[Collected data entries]
- Opening Delimiter -

`config.mk`:
```
export PLATFORM = sky130hd
export DESIGN_NAME = regfile_stream_reader_flat
export DESIGN_NICKNAME = d
export VERILOG_FILES = /design/src/rtl/regfile_stream_reader_if.sv /design/src/rtl/regfile_stream_reader.sv /design/src/flat_wrapper.sv
export SDC_FILE = /design/constraint.sdc
export NUM_CORES = 1
export LEC_CHECK = 0
export ABC_AREA = 1
export CORE_ASPECT_RATIO = 0.75
export CORE_MARGIN = 2
export CORE_UTILIZATION = 26
export DETAILED_ROUTE_END_ITERATION = 12
export PLACE_DENSITY_LB_ADDON = 0.25
export SLEW_MARGIN = 40
export SYNTH_ARGS = -nofsm -noshare
export SYNTH_HDL_FRONTEND = slang
export SYNTH_SLANG_ARGS = --single-unit
export TNS_END_PERCENT = 20
```
`constraint.sdc`:
```
create_clock -name clk -period 2.1 [get_ports clk]
set_input_delay 0.42 -clock clk [delete_from_list [all_inputs] [get_ports clk]]
set_output_delay 0.42 -clock clk [all_outputs]
set_load 0.02 [all_outputs]
```
`src/rtl/regfile_stream_reader_if.sv`:
```
// regfile_stream_reader_if: valid/ready stream of regfile words tagged with source address
interface regfile_stream_reader_if #(
    parameter int DATA_WIDTH = 8,
    parameter int ADDR_WIDTH = 12
);
    logic                  valid;
    logic                  ready;
    logic [DATA_WIDTH-1:0] data;
    logic [ADDR_WIDTH-1:0] addr;
    logic                  last;
    modport master(output valid, data, addr, last, input ready);
    modport slave(input valid, data, addr, last, output ready);
endinterface

```
`src/rtl/regfile_stream_reader.sv`:
```
// regfile_stream_reader: streams a window of an append-only regfile, stalling on unwritten words; REGFILE_READER_TIMEOUT_EN adds a stall timeout
module regfile_stream_reader #(
    parameter int DATA_WIDTH     = 8,
    parameter int ADDR_WIDTH     = 12,
    parameter int TIMEOUT_CYCLES = 1024
) (
    input  logic                  clk,
    input  logic                  rst,
    input  logic                  start,
    input  logic [ADDR_WIDTH-1:0] start_addr,
    input  logic [ADDR_WIDTH:0]   len,
    output logic                  busy,
    output logic                  done,
    output logic                  err,
    input  logic                  wr_we,
    output logic                  ran_re,
    output logic [ADDR_WIDTH-1:0] ran_r_addr,
    input  logic [DATA_WIDTH-1:0] ran_r_data,
    regfile_stream_reader_if.master m
);
    localparam logic [ADDR_WIDTH+1:0] DEPTH = {2'b01, {ADDR_WIDTH{1'b0}}};
    typedef enum logic [1:0] {IDLE, CHECK, RUN, DRAIN} state_t;
    state_t                state, state_nxt;
    logic [ADDR_WIDTH:0]   level, rem;
    logic [ADDR_WIDTH-1:0] cur;
    logic                  avail, accept, overflow, issue, finish, fail, timeout;
    assign avail    = {1'b0, cur} < level;
    assign accept   = m.valid && m.ready;
    assign overflow = {2'b00, cur} + {1'b0, rem} > DEPTH;
`ifdef REGFILE_READER_TIMEOUT_EN
    localparam int TW = $clog2(TIMEOUT_CYCLES + 1);
    logic [TW-1:0] stall_cnt;
    // count consecutive RUN cycles starved of written data; any issued read restarts it
    always_ff @(posedge clk) begin
        if (rst || state != RUN || issue) stall_cnt <= '0;
        else if (!avail) stall_cnt <= stall_cnt + TW'(1);
    end
    assign timeout = state == RUN && !avail && stall_cnt == TW'(TIMEOUT_CYCLES - 1);
`else
    assign timeout = 1'b0;
`endif
    // state register
    always_ff @(posedge clk) begin
        state <= rst ? IDLE : state_nxt;
    end
    // next-state logic
    always_comb begin
        state_nxt = state;
        case (state)
            IDLE:    state_nxt = start ? CHECK : IDLE;
            CHECK:   state_nxt = (rem == '0 || overflow) ? IDLE : RUN;
            RUN:     state_nxt = timeout ? IDLE : (issue && rem == (ADDR_WIDTH+1)'(1)) ? DRAIN : RUN;
            DRAIN:   state_nxt = accept ? IDLE : DRAIN;
            default: state_nxt = IDLE;
        endcase
    end
    // read issue and completion decode; the read address is forced to 0 when idle
    always_comb begin
        issue      = state == RUN && avail && (!m.valid || m.ready);
        ran_re     = issue;
        ran_r_addr = issue ? cur : '0;
        finish     = (state == CHECK && rem == '0) || (state == DRAIN && accept);
        fail       = (state == CHECK && rem != '0 && overflow) || timeout;
    end
    // fill-level mirror, window cursor, status pulses and the stream output register
    always_ff @(posedge clk) begin
        if (rst) begin
            level   <= '0;
            cur     <= '0;
            rem     <= '0;
            busy    <= 1'b0;
            done    <= 1'b0;
            err     <= 1'b0;
            m.valid <= 1'b0;
            m.data  <= '0;
            m.addr  <= '0;
            m.last  <= 1'b0;
        end else begin
            level <= (wr_we && !level[ADDR_WIDTH]) ? level + (ADDR_WIDTH+1)'(1) : level;
            done  <= finish;
            err   <= fail;
            busy  <= (state == IDLE) ? start : busy && !finish && !fail;
            if (state == IDLE && start) begin
                cur <= start_addr;
                rem <= len;
            end else if (issue) begin
                cur <= cur + ADDR_WIDTH'(1);
                rem <= rem - (ADDR_WIDTH+1)'(1);
            end
            if (issue) begin
                m.valid <= 1'b1;
                m.data  <= ran_r_data;
                m.addr  <= cur;
                m.last  <= rem == (ADDR_WIDTH+1)'(1);
            end else if (accept || timeout) begin
                m.valid <= 1'b0;
            end
        end
    end
endmodule

```
`src/flat_wrapper.sv`:
```
// flat-port wrapper written by rule: the top's interface ports become plain ports
module regfile_stream_reader_flat 
#(
    parameter int DATA_WIDTH     = 8,
    parameter int ADDR_WIDTH     = 12,
    parameter int TIMEOUT_CYCLES = 1024
)
  (clk, rst, start, start_addr, len, busy, done, err, wr_we, ran_re, ran_r_addr, ran_r_data, m_valid, m_data, m_addr, m_last, m_ready);
  regfile_stream_reader_if #(.DATA_WIDTH(DATA_WIDTH), .ADDR_WIDTH(ADDR_WIDTH)) m_i ();
  input  logic clk;
  input  logic rst;
  input  logic start;
  input  logic [ADDR_WIDTH-1:0] start_addr;
  input  logic [ADDR_WIDTH:0] len;
  output logic busy;
  output logic done;
  output logic err;
  input  logic wr_we;
  output logic ran_re;
  output logic [ADDR_WIDTH-1:0] ran_r_addr;
  input  logic [DATA_WIDTH-1:0] ran_r_data;
  output wire logic [$bits(m_i.valid)-1:0] m_valid;
  output wire logic [$bits(m_i.data)-1:0] m_data;
  output wire logic [$bits(m_i.addr)-1:0] m_addr;
  output wire logic [$bits(m_i.last)-1:0] m_last;
  input wire logic [$bits(m_i.ready)-1:0] m_ready;
  assign m_valid = m_i.valid;
  assign m_data = m_i.data;
  assign m_addr = m_i.addr;
  assign m_last = m_i.last;
  assign m_i.ready = m_ready;
  regfile_stream_reader #(.DATA_WIDTH(DATA_WIDTH), .ADDR_WIDTH(ADDR_WIDTH), .TIMEOUT_CYCLES(TIMEOUT_CYCLES)) u_core (.clk(clk), .rst(rst), .start(start), .start_addr(start_addr), .len(len), .busy(busy), .done(done), .err(err), .wr_we(wr_we), .ran_re(ran_re), .ran_r_addr(ran_r_addr), .ran_r_data(ran_r_data), .m(m_i));
endmodule
```
==> results of run 1 <==
[through the flow]
step	setup WS, ns	cells	instance area, sq um	hold WS [ns]
global route	-0.426	1019	6330	0.491
floorplan	-0.0104	661	4260	0.469
finish	-0.316	1019	6330	0.463
global placement	-0.450	998	5750	0.454
detailed placement	-0.481	998	5750	0.456
CTS	-0.312	1018	6280	0.465
[cell usage after synthesis (all sizes together), types with 3 or more instances]
cell	instances	area share
inv	91	0.080
nand3b	3	0.0082
clkbuf	8	0.0071
o31ai	4	0.0071
xnor2	3	0.0062
buf	12	0.017
dfxtp	65	0.31
nand3	35	0.045
o21a	3	0.0053
ha	27	0.079
o21ai	55	0.065
nor3	9	0.017
nand4	10	0.020
xor2	9	0.019
nor2	107	0.10
nand2	166	0.15
a21oi	45	0.054
[placed cells by master, fill, tap and decap left out, types with 8 or more instances in the layout]
cell / instances
buf_4: 71
nor2_2: 8
nand2_1: 152
clkbuf_16: 9
clkdlybuf4s50_1: 62
inv_1: 72
nand3_1: 29
buf_6: 14
nand4_1: 8
nor2_1: 97
a21oi_1: 39
dfxtp_1: 59
ha_1: 18
o21ai_0: 50
nand2_4: 8
inv_2: 18
xor2_1: 9
[routing by layer]
layer | wire [microns] | vias to the layer above | GRT usage
li1 | - | 2407 | -
met1 | 7050 | 1933 | 0.231
met2 | 5010 | 101 | 0.232
met3 | 746 | 16 | 0.0393
met4 | 157 | 0 | 0.0389
met5 | 0 | - | 0
[state kept, by name (all words and copies together) (netlist names)]
name            cells
u_core.busy         1
u_core.m.valid      1
u_core.m.addr      12
u_core.m.last       1
u_core.level       13
u_core.err          1
u_core.done         1
u_core.rem         13
u_core.cur         12
u_core.m.data       8
u_core.state        2
[worst max-delay path, cell delays in order (launching register included)]
cell,delay [ns]
dfxtp_1,0.34
inv_2,0.06
ha_4,0.21
a21oi_2,0.15
o31ai_2,0.10
a21oi_2,0.18
nand4_4,0.12
inv_6,0.13
buf_12,0.15
nand2_4,0.05
inv_2,0.05
buf_6,0.11
[where the power goes]
group | internal, mW | switching, mW | total, mW
combinational | 0.841 | 1.11 | 1.95
clock | 0.857 | 0.595 | 1.45
sequential | 1.36 | 0.0937 | 1.45
[final cells by class]
type,count,area (sq um),area share
multi-input combinational,485,2730,0.431
timing repair buffer,152,1400,0.222
sequential,65,1310,0.207
inverter,91,347,0.0547
tap,210,263,0.0415
clock buffer,11,253,0.0399
clock inverter,5,30.0,0.00474
[worst max path at each step]
stage | startpoint | end | slack (ns)
after detailed placement | u_core.level[2]$_SDFFE_PP0P_ | ran_r_addr[3] | -0.48
after floorplan | u_core.level[6]$_SDFFE_PP0P_ | ran_r_addr[5] | -0.01
after CTS | u_core.level[4]$_SDFFE_PP0P_ | ran_r_addr[3] | -0.31
after global routing | u_core.level[4]$_SDFFE_PP0P_ | ran_r_addr[10] | -0.43
after global placement | u_core.level[2]$_SDFFE_PP0P_ | ran_r_addr[3] | -0.45
final | u_core.level[8]$_SDFFE_PP0P_ | ran_r_addr[3] | -0.32
[timing repair]
action | 4_1_cts | 5_1_grt
cloned | 1 | 0
setup buffers | 3 | 1
gates resized for setup | 131 | 14
hold buffers | 0 | 0
endpoints found under the setup margin | 39 | 40
pin swaps | 10 | 1
endpoints found under the hold margin | 0 | 0
[kinds of logic after synthesis]
logic type	Yosys count	synth area share
compound gates	113	0.141
buf+inv	111	0.104
simple gates	332	0.340
flops	65	0.306
fa+ha+maj	28	0.0840
xor+xnor	12	0.0247
==> results.toml, run 1 <==
[yosys]
synth_edf_count = 0
ys_ff_latch = 65
syn-num-nets = 727
synth_area_sq_um = 4260
synth_area_per_cell_sq_um = 6.44
ys_seq_area_frac = 0.306
synth_ff_type = "dfxtp_1"
netlist_instances = 661
async_flop_share = 0
synth_cell_type_count = 39
yosysWarnings = 0

[power_and_ir_drop]
peakVddDrop_v = 0.000407
power.total_mw = 4.85
p_leak_nw = 3.03
power_density_nw_per_um2 = 766

[critical_path]
cp-start-kind = "flop"
worstPathMaxFanout = 5
critical_path_class = "flop to output pin"
r2r_start = "u_core.level[7]$_SDFFE_PP0P_"
reg2reg_setup_slack_ns = -0.12
required_ns = 1.68
arrival_ns = 2.00
ff2ff_path_depth = 11
r2r_end = "u_core.rem[8]$_SDFFE_PP0P_"
end_kind = "output pin"

[global_routing]
grtUsageTotal = 0.158
grt_max_degree = 27
grt_pass1_wl_microns = 21500
antenna_found_initial = 0
grt_pass1_vias = 4313
grt-ovfl-total = 0

[sta]
rsz0062_at_grt = "yes"
skew_ns = 0.00677
period_share = 1.15
tightest_slew_ns = 0.465
max_slew_margin = 0.689
period_needed_ns = 2.42
slew_viol_final = 0
setup_ws_ns = -0.316
setup-tns-final_ns = -5.90
fmax_mhz = 414
hold_violations = 0
setup_viol = 39

[clock_tree]
clk_latency_ns = 0.34
h-tree-depth = 3
cts_tree = "yes"
path_clk_slew_ns = 0.06
cts_root_buffer = "clkbuf_16"
numCtsBuffers = 9
cts_num_sinks = 65
clockBufferDepth = 2

[hold_path]
min_path_type = "flop to flop"
min_path_cells = 2
min_to = "u_core.m.addr[6]$_SDFFE_PP0N_"
min_from = "u_core.m.addr[6]$_SDFFE_PP0N_"

[final_layout]
syn2layout_area_growth_pct = 48.7
fin_nets = 870
drive_above_1_share = 0.232
fillCellCount = 1731
antennaDiodeCount = 0
final_core_util = 0.395

[floorplanning]
initial_core_util = 0.266
io_pins = 76
row_count = 40
die-width_microns = 152
die_y_microns = 115
core_sq_um = 16000
die_area_sq_um = 17400

[status]
violations = "setup timing"
status = "finished, violations left"

[detailed_routing]
num_vias = 4457
drc_errors = 0
drt_iter0_drc = 260
vias_per_cell = 4.37
wl_microns = 13000
dr.pass1.iters = 4
final_antenna_net_count = 0
wl_per_cell_microns = 12.7

[run]
cap_violations = 0

[place]
dp.final_hpwl_microns = 9870
gp_congestion = 0.832
io_buffers = 75
Note: power is estimated with default switching activity, not from simulation.
==> run 2: changes to the inputs <==
--- a/config.mk
+++ b/config.mk
@@ -6,12 +6,11 @@
 export NUM_CORES = 1
 export LEC_CHECK = 0
 export ABC_AREA = 1
-export CORE_ASPECT_RATIO = 0.75
+export CORE_ASPECT_RATIO = 0.6
 export CORE_MARGIN = 2
 export CORE_UTILIZATION = 26
 export DETAILED_ROUTE_END_ITERATION = 12
 export PLACE_DENSITY_LB_ADDON = 0.25
-export SLEW_MARGIN = 40
 export SYNTH_ARGS = -nofsm -noshare
 export SYNTH_HDL_FRONTEND = slang
 export SYNTH_SLANG_ARGS = --single-unit
==> results.toml, run 2 (synthesized netlist as in run 1, its figures left out) <==
[critical_path]
end_kind = "output pin"
worst_path_largest_cell_delay_ns = 0.33
arrival_ns = 1.99
critical_path_class = "flop to output pin"
cp-start-kind = "flop"
path_cells = "inv_2 > ha_4 > nand4_1 > o221ai_2 > nand3_2 > nand4_4 > inv_6 > buf_12 > nand2_2 > inv_1 > buf_6"
reg2reg_setup_slack_ns = -0.20
crit_slowest_cell = "dfxtp_2"
cp_top_family = "simple AND/OR/NAND/NOR gates"
required_ns = 1.68
worstPathMaxFanout = 5
worst-path-buf-inv = 5

[detailed_routing]
dr.pass1.iters = 5
vias_per_cell = 4.41
num_vias = 4497
wl_per_cell_microns = 13.3
drt_iter0_drc = 206
drc_errors = 0
final_antenna_net_count = 0
wl_microns = 13600

[floorplanning]
core_sq_um = 16100
die_y_microns = 103
die_area_sq_um = 17400
die-width_microns = 169
io_pins = 76
row_count = 36
initial_core_util = 0.264

[global_routing]
grtUsageTotal = 0.163
grt-ovfl-total = 0
antenna_found_initial = 0
grt_pass1_wl_microns = 22300
grt_max_degree = 31
grt_pass1_vias = 4309

[place]
dp.final_hpwl_microns = 10200
dp_cells = 1000
io_buffers = 75
gp_congestion = 0.823

[final_layout]
final_cell_mix = "152 x nand2_1, 96 x nor2_1, 73 x inv_1"
drive_above_1_share = 0.228
final_cells = 1019
antennaDiodeCount = 0
final_common_cell = "nand2_1"
fin_nets = 871
fillCellCount = 1698
largestRegisters = "u_core.level: 13 flops, u_core.rem: 13 flops"
syn2layout_area_growth_pct = 52.6

[power_and_ir_drop]
p_leak_nw = 3.12
power.total_mw = 5.32
peakVddDrop_v = 0.000427
power_density_nw_per_um2 = 818

[clock_tree]
numCtsBuffers = 9
cts_tree = "yes"
cts_root_buffer = "clkbuf_16"
cts_hold_buf = 0
path_clk_slew_ns = 0.06
clockBufferDepth = 2
h-tree-depth = 3
clk_latency_ns = 0.33
cts_num_sinks = 65

[sta]
setup-tns-final_ns = -4.40
setup_ws_ns = -0.315
hold_ws_ns = 0.462
skew_ns = 0.00868
period_needed_ns = 2.41
hold_violations = 0
period_share = 1.15
rsz0062_at_grt = "yes"
max_slew_margin = 0.747
tightest_slew_ns = 0.378
setup_viol = 18
fmax_mhz = 414
slew_viol_final = 0

[status]
violations = "setup timing"
status = "finished, violations left"

[hold_path]
min_path_type = "flop to flop"

[run]
cap_violations = 0
[run 2: changes by cell type in the layout (fill, tap and decap cells not counted), moves of 3 or more]
cell / previous run / this run
o21ai_1: 5 / 22
nand2_2: 6 / 3
clkinv_2: 3 / 0
o21ai_0: 50 / 32
buf_12: 3 / 6
buf_4: 71 / 68
bufinv_16: 0 / 3
[run 2: repair_timing]
item,4_1_cts,5_1_grt
buffers inserted,2,0
gates resized for setup,141,31
endpoints found under the hold margin,0,0
endpoints found under the setup margin,39,40
cloned,1,0
pin swaps,8,3
[run 2: worst paths after layout]
path	from	endpoint	cells past startpoint
setup / recovery	u_core.level[4]$_SDFFE_PP0P_	ran_r_addr[6]	11
hold / removal	u_core.m.addr[1]$_SDFFE_PP0N_	u_core.m.addr[1]$_SDFFE_PP0N_	2
setup reg to reg	u_core.cur[1]$_SDFFE_PP0P_	u_core.err$_SDFF_PP0_	15
hold reg to reg	u_core.m.addr[1]$_SDFFE_PP0N_	u_core.m.addr[1]$_SDFFE_PP0N_	2
[run 2: final cells by class]
cell class / instances / area [sq um] / share of cell area
repair buffers: 153 / 1460 / 0.225
inverters: 91 / 349 / 0.0537
flip-flops and latches: 65 / 1310 / 0.201
well taps: 209 / 262 / 0.0402
multi-input cells: 485 / 2770 / 0.425
clock inverters: 6 / 115 / 0.0177
clock buffers: 10 / 239 / 0.0368
[run 2: through the flow]
stage / setup WS (ns) / util / cell area, sq um
after detailed placement: -0.540 / 0.359 / 5790
after CTS: -0.327 / 0.400 / 6440
after global placement: -0.479 / 0.359 / 5790
final: -0.315 / 0.403 / 6500
after floorplan: -0.0104 / - / 4260
after global routing: -0.426 / 0.403 / 6500
[run 2: tightest hold or removal path, cell delays in order (launching register included)]
cell	delay [ns]
dfxtp_1	0.31
nand2_1	0.06
a21oi_1	0.05
[run 2: power breakdown]
part	leakage [nW]	total, mW	internal (mW)	switching [mW]
Combinational	2.42	2.08	0.910	1.17
Clock	0.169	1.79	1.20	0.591
Sequential	0.533	1.45	1.36	0.0968
Total	3.12	5.32	3.46	1.86
[run 2: routing by layer]
layer / up-vias / global-route usage / part of all wire
li1: 2405 / - / -
met3: 11 / 0.0361 / 0.058
met5: - / 0 / 0
met4: 0 / 0.0348 / 0.0075
met1: 1977 / 0.249 / 0.58
met2: 104 / 0.231 / 0.36
==> run 3: changes to the inputs <==
--- a/config.mk
+++ b/config.mk
@@ -8,7 +8,7 @@
 export ABC_AREA = 1
 export CORE_ASPECT_RATIO = 0.6
 export CORE_MARGIN = 2
-export CORE_UTILIZATION = 26
+export CORE_UTILIZATION = 48
 export DETAILED_ROUTE_END_ITERATION = 12
 export PLACE_DENSITY_LB_ADDON = 0.25
 export SYNTH_ARGS = -nofsm -noshare
==> results.toml, run 3 (synthesized netlist as in run 1, its figures left out) <==
[status]
status = "finished, violations left"
violations = "setup timing"

[floorplanning]
die_y_microns = 77.0
die-width_microns = 126
die_area_sq_um = 9660
row_count = 26
io_pins = 76
initial_core_util = 0.498
core_sq_um = 8560

[critical_path]
end_kind = "output pin"
critical_path_class = "flop to output pin"
r2r_end = "u_core.rem[5]$_SDFFE_PP0P_"
ff2ff_path_depth = 14
worstSetupStartpoint = "u_core.level[8]$_SDFFE_PP0P_"
r2r_start = "u_core.level[8]$_SDFFE_PP0P_"
crit_end = "ran_r_addr[4]"
required_ns = 1.68
reg2reg_setup_slack_ns = -0.41
arrival_ns = 2.09
worstPathMaxFanout = 6
cp-start-kind = "flop"

[run]
cap_violations = 0

[detailed_routing]
vias_per_cell = 5.44
dr.pass1.iters = 5
wl_microns = 15200
drt_iter0_drc = 432
final_antenna_net_count = 0
num_vias = 5083
wl_per_cell_microns = 16.2
drc_errors = 0

[sta]
max_slew_margin = 0.717
tightest_slew_ns = 0.423
slew_viol_final = 0
rsz0062_at_grt = "yes"
skew_ns = 0.0108
hold_violations = 0
period_needed_ns = 2.51
setup_ws_ns = -0.414
setup_viol = 49
fmax_mhz = 398
period_share = 1.20

[final_layout]
drive_above_1_share = 0.264
fillCellCount = 631
fin_nets = 884
antennaDiodeCount = 0
final_cells = 934
largestRegisters = "u_core.level: 13 flops, u_core.rem: 13 flops"
syn2layout_area_growth_pct = 50.9
fin_area_sq_um = 6420
final_cell_mix = "150 x nand2_1, 96 x nor2_1, 81 x buf_4"
final_common_cell = "nand2_1"
final_core_util = 0.751

[place]
dp.final_hpwl_microns = 10000
dp_cells = 901
io_buffers = 75
place_area_sq_um = 5620
pre_cts_slack_ns = -0.690
gp_congestion = 0.903

[clock_tree]
cts_num_sinks = 65
clk_latency_ns = 0.34
cts_root_buffer = "clkbuf_16"
cts_tree = "yes"
numCtsBuffers = 9
h-tree-depth = 3
clockBufferDepth = 2
path_clk_slew_ns = 0.06

[global_routing]
grtUsageTotal = 0.309
grt_max_degree = 27
grt_pass1_vias = 4843
grt_pass1_wl_microns = 23500
antenna_found_initial = 0
grt-ovfl-total = 0

[hold_path]
min_from = "u_core.m.addr[9]$_SDFFE_PP0N_"
min_path_type = "flop to flop"

[power_and_ir_drop]
peakVddDrop_v = 0.000472
p_leak_nw = 3.12
power_density_nw_per_um2 = 808
-- run 3: cell types whose count changed in the layout (fill, tap and decap cells not counted), moves of 3 or more --
cell / change
a21oi_1: -3
buf_4: +13
dfxtp_1: -11
dfxtp_2: +10
inv_1: -5
inv_2: +6
nand2_2: +4
o21ai_0: +10
o21ai_1: -10
-- run 3: routing by layer --
layer / vias to the layer above / GRT usage / part of all wire
met4: 0 / 0.114 / 0.021
met3: 35 / 0.0949 / 0.092
li1: 2431 / - / -
met2: 276 / 0.495 / 0.45
met1: 2341 / 0.393 / 0.43
met5: - / 0 / 0
-- run 3: critical path, stage by stage (launching register included) --
cell	delay, ns
dfxtp_2	0.34
inv_2	0.06
ha_4	0.22
a21oi_4	0.16
o31ai_4	0.10
a21oi_2	0.19
nand4_4	0.24
clkinv_4	0.18
nand2_2	0.09
inv_2	0.06
buf_6	0.10
-- run 3: cell type report --
cell class | count | area, sq um | area share
clock buffers | 13 | 260 | 0.0405
flip-flops and latches | 65 | 1320 | 0.206
repair inverters | 2 | 17.5 | 0.00273
repair buffers | 164 | 1490 | 0.232
multi-input cells | 485 | 2810 | 0.437
clock inverters | 2 | 37.5 | 0.00584
inverters | 91 | 349 | 0.0543
well taps | 112 | 140 | 0.0218
-- run 3: report_power, final --
| group | total (mW) | leakage [nW] | switching, mW | internal (mW) |
|---|---|---|---|---|
| registers | 1.47 | 0.537 | 0.114 | 1.36 |
| logic | 2.16 | 2.44 | 1.23 | 0.935 |
| clock network | 1.55 | 0.142 | 0.573 | 0.978 |
| total | 5.19 | 3.12 | 1.92 | 3.27 |
-- run 3: how the worst min path moves through the flow --
stage	end	slack [ns]	depth (start not counted)
after detailed placement	u_core.m.addr[9]$_SDFFE_PP0N_	0.46	2
after global placement	u_core.m.addr[6]$_SDFFE_PP0N_	0.45	2
after CTS	u_core.m.addr[9]$_SDFFE_PP0N_	0.47	2
final	u_core.m.addr[9]$_SDFFE_PP0N_	0.46	2
after floorplan	u_core.level[10]$_SDFFE_PP0P_	0.47	2
after global routing	u_core.m.addr[9]$_SDFFE_PP0N_	0.49	2
-- run 3: per-stage QoR --
stage	TNS, ns	total power [mW]	hold slack (ns)
after CTS	-6.85	5.03	0.466
final	-12.47	5.19	0.465
after global routing	-17.00	5.47	0.495
after global placement	-8.14	3.24	0.453
after detailed placement	-12.20	3.30	0.459
after floorplan	-0.0661	2.59	0.469
-- run 3: timing repair --
item | 4_1_cts | 5_1_grt
gates cloned | 2 | 0
hold buffers | 0 | 0
pin swaps | 15 | 7
setup buffers | 10 | 7
endpoints found under the setup margin | 39 | 60
gates resized for setup | 156 | 30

- Closing Delimiter -

PROBLEM REQUIREMENTS: Check every line of the entries above for the word "counted" and report how many lines contain it, giving the number only.

ANSWER: 3